Slovak singer and actress (1931–2021)

Hana Hegerová (20 October 1931 – 23 March 2021) was a Slovak singer and actress. Often referred to as the Queen of Czechoslovak chanson, she gained popularity primarily as a singer of chansons. Outside of Czechoslovakia, Hegerová attained recognition especially in German-speaking countries.

==Early life==
Hegerová was born Carmen Mária Štefánia Farkašová.

==Career==
In 1954, Hegerová played the title role in the film Frona under the name Hana Čelková. She made her singing debut in Tatra Revue in Bratislava in 1957. After she came to Prague, the foremost Czech actor Jan Werich offered her an engagement in the ABC Theatre, but she refused. Hegerová performed at the Rokoko Theatre in Prague from 1958 until 2021. From 1961 to 1966 at the Semafor Theater, she appeared in the jazz opera Dobře placená procházka by Jiří Suchý (libretto) and Jiří Šlitr (music), and film Kdyby tisíc klarinetů (If a Thousand Clarinets). Hegerová's repertoire included many chansons by Czech and Slovak authors, and also Czech versions of songs from the repertoire of Édith Piaf ("Mylord"), Jacques Brel ("Ne me quitte pas"), and songs by Kurt Weill ("Surabaya Johnny" and "The Barbara Song") and many others. In 1967, Hana Hegerová appeared at the Paris Olympia.

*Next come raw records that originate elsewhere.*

[config.mk]
export PLATFORM = sky130hd
export DESIGN_NAME = csrspmv_out_fifo
export DESIGN_NICKNAME = d
export VERILOG_FILES = /design/src/sv/csrspmv_pkg.sv /design/src/sv/csrspmv_out_fifo.sv
export SDC_FILE = /design/constraint.sdc
export NUM_CORES = 1
export LEC_CHECK = 0
export ABC_AREA = 0
export ABC_CLOCK_PERIOD_IN_PS = 8500
export BUFFER_PORTS_ARGS = -buffer_cell sky130_fd_sc_hd__clkbuf_2
export CAP_MARGIN = 20
export CORE_ASPECT_RATIO = 1.1
export CORE_MARGIN = 1
export CORE_UTILIZATION = 41
export CTS_BUF_LIST = sky130_fd_sc_hd__clkbuf_2
export CTS_CLUSTER_SIZE = 24
export DETAILED_ROUTE_END_ITERATION = 8
export GPL_ROUTABILITY_DRIVEN = 0
export GPL_TIMING_DRIVEN = 1
export SLEW_MARGIN = 15
export SYNTH_ARGS = -nofsm -noshare
export SYNTH_HDL_FRONTEND = slang
export SYNTH_SLANG_ARGS = --single-unit
[constraint.sdc]
create_clock -name clk -period 8.5 [get_ports clk]
set_clock_uncertainty 0.05 [all_clocks]
set_input_delay 0 -clock clk [delete_from_list [all_inputs] [get_ports clk]]
set_output_delay 0 -clock clk [all_outputs]
set_load 0.005 [all_outputs]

In 2002, Heregová received the Medal of Merit from Czech President Václav Havel. In 2014, she received the Order of Tomáš Garrigue Masaryk from President Miloš Zeman.

In August 2011, the national press announced that the diva decided to retire from the music industry, telling MusicServer: "I have decided that I no longer want it. I don't want to sing, I don't want to go public. I want to get rid of stress. Simply, the Hana Hegerová enterprise is terminated, only Hana Hegerová remains as a private person who finally wants to enjoy peaceful days with her dog. Wish me luck so that there are still lots of them left."

==Illness and death==
In December 2014, Hegerová was hospitalized with serious heart problems in the General University Hospital in Prague.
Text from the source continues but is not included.